Segment Start: PROVIDED DATA

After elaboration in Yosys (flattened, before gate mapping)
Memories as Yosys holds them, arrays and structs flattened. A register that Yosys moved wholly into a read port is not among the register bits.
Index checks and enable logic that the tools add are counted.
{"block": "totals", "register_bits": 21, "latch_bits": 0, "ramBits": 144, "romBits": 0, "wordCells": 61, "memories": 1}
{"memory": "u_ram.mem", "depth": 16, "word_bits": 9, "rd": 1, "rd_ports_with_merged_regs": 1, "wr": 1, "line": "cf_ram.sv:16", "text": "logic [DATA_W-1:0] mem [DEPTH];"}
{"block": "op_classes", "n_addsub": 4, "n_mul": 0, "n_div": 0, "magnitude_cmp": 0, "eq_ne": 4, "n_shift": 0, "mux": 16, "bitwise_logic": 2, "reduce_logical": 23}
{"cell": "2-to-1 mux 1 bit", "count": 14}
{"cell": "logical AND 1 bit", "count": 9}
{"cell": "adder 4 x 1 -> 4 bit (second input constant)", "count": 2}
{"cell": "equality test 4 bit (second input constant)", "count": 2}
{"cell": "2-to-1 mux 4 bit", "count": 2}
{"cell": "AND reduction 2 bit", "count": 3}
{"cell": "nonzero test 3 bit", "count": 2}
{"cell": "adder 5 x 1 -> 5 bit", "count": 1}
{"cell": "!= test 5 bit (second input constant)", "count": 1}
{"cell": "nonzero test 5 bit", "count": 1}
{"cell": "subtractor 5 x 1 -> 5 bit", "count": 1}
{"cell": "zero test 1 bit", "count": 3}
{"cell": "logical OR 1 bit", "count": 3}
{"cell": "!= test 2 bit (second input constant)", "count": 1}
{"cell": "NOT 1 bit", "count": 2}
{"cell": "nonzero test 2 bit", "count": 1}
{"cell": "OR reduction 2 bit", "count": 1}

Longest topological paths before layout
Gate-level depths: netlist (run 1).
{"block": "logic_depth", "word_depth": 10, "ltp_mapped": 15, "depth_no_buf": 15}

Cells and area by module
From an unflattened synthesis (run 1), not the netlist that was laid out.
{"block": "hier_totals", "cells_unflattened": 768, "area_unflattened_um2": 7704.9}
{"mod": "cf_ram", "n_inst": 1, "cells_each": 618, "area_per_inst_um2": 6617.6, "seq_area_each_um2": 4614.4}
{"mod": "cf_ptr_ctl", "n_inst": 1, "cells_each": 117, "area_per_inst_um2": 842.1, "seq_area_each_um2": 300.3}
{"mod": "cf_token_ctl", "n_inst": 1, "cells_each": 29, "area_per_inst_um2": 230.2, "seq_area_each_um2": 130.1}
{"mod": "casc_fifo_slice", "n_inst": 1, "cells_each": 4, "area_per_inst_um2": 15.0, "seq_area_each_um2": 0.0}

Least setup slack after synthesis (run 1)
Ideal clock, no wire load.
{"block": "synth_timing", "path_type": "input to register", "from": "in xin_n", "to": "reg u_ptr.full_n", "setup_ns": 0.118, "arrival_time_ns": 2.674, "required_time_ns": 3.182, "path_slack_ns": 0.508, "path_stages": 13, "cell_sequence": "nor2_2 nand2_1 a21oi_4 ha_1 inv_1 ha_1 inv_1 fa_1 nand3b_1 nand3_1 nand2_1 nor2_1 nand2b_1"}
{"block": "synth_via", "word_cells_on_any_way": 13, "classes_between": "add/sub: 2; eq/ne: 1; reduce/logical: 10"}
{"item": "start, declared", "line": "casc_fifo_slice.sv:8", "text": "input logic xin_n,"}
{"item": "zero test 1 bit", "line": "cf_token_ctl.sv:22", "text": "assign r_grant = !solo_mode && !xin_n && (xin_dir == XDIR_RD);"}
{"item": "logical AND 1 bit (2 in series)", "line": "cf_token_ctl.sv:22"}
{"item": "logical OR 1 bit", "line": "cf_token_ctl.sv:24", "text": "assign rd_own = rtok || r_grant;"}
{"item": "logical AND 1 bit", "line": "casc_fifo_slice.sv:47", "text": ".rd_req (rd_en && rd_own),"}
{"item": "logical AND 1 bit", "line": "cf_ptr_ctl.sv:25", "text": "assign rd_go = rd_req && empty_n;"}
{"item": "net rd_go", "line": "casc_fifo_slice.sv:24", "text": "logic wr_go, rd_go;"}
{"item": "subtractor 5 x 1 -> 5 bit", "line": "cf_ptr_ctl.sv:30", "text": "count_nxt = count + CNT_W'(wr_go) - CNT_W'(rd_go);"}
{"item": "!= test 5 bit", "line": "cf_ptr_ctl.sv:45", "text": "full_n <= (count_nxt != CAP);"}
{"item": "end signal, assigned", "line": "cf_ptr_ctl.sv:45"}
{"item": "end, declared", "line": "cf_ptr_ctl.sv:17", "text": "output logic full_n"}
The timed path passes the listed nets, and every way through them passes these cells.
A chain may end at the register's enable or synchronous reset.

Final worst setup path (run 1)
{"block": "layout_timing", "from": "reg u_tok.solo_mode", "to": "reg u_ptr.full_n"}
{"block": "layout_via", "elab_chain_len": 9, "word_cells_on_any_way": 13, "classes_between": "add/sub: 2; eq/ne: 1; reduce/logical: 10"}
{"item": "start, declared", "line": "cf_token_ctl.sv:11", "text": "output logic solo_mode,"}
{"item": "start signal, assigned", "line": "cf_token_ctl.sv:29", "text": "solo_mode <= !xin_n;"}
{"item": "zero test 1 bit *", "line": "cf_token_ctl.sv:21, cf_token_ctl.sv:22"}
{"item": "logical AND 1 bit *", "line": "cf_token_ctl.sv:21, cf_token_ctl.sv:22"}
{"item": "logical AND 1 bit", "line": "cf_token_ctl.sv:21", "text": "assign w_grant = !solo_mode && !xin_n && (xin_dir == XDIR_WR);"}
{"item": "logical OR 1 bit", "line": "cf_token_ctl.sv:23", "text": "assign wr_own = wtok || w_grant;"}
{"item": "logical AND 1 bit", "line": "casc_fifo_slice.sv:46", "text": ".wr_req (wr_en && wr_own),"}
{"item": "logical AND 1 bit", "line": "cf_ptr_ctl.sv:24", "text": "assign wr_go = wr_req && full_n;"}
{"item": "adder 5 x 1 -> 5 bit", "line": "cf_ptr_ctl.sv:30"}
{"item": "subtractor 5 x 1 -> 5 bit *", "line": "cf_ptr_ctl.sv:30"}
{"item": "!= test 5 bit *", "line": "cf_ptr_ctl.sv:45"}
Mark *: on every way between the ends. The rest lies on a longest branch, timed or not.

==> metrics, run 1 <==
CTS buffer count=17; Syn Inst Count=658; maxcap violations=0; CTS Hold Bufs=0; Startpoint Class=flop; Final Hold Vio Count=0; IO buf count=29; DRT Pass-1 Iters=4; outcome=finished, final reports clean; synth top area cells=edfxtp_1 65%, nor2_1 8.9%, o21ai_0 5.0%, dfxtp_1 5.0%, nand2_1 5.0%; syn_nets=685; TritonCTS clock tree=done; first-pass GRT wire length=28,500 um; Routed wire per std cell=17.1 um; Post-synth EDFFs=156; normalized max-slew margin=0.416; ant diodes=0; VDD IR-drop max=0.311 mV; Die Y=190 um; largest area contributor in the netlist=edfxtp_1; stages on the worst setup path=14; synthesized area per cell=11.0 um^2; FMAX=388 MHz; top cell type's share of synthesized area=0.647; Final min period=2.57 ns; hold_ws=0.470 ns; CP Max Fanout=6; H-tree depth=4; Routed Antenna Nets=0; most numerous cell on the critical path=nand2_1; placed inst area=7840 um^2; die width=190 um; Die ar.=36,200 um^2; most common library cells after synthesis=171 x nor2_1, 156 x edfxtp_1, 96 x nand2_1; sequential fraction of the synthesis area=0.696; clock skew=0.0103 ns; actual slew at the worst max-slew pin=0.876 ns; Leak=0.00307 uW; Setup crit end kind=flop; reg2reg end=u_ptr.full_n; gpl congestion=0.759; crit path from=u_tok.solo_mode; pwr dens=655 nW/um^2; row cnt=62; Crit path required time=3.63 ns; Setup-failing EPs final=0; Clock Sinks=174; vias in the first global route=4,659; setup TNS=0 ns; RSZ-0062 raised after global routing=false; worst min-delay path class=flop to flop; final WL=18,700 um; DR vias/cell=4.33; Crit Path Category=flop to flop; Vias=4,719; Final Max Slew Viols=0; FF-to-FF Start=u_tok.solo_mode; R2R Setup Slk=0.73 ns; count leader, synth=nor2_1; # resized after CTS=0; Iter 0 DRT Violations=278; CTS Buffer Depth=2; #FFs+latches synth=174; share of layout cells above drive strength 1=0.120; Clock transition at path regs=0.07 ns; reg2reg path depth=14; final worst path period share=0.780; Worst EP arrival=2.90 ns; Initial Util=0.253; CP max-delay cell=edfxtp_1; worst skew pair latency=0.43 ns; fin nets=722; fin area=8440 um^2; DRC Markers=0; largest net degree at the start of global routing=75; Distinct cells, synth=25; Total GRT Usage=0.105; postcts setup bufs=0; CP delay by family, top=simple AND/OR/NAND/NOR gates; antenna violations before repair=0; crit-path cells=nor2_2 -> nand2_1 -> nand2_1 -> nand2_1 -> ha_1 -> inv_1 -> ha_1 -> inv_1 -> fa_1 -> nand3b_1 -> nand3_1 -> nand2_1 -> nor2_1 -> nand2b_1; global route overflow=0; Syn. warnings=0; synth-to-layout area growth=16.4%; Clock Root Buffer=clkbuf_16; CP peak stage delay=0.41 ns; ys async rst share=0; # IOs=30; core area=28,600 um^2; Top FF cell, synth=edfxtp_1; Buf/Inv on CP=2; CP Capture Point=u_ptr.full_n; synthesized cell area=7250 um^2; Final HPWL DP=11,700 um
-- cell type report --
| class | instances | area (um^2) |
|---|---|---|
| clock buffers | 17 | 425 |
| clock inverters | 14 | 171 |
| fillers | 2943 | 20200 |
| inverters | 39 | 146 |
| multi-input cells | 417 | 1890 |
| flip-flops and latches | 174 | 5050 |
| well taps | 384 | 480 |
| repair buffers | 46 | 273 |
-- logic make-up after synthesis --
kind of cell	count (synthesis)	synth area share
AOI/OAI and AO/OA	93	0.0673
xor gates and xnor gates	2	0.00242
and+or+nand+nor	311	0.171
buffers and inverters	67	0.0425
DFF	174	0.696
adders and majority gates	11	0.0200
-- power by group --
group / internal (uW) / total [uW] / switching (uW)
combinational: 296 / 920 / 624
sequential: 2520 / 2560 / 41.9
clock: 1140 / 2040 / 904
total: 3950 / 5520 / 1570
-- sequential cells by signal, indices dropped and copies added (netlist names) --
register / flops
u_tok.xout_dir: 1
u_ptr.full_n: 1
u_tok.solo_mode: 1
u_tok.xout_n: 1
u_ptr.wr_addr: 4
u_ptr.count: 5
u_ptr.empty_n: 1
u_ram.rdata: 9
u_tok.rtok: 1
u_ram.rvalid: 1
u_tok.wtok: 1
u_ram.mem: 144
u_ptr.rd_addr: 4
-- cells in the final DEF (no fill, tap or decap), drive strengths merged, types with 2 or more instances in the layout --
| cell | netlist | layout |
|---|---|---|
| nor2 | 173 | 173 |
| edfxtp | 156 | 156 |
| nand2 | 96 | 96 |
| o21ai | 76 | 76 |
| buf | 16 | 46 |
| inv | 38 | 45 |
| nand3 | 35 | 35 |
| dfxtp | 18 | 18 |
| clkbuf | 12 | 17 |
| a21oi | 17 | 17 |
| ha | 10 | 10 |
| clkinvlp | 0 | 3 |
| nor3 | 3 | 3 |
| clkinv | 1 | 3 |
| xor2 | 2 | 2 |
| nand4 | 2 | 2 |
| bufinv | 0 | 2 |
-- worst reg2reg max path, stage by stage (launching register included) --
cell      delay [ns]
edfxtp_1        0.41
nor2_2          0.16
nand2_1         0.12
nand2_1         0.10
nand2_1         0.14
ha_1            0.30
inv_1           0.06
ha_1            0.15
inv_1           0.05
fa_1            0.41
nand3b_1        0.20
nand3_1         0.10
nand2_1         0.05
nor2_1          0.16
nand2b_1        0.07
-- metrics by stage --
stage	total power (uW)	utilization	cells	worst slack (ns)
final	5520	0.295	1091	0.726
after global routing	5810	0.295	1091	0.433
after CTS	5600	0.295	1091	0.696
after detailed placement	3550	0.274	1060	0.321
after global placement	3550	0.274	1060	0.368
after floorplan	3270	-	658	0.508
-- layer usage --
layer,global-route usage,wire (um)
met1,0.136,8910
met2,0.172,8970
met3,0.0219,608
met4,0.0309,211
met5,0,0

Segment End: PROVIDED DATA

### WHAT YOU WILL DO
Filter the data, keeping only the lines that contain "every".

### TASK SOLUTION
The timed path passes the listed nets, and every way through them passes these cells.
Mark *: on every way between the ends. The rest lies on a longest branch, timed or not.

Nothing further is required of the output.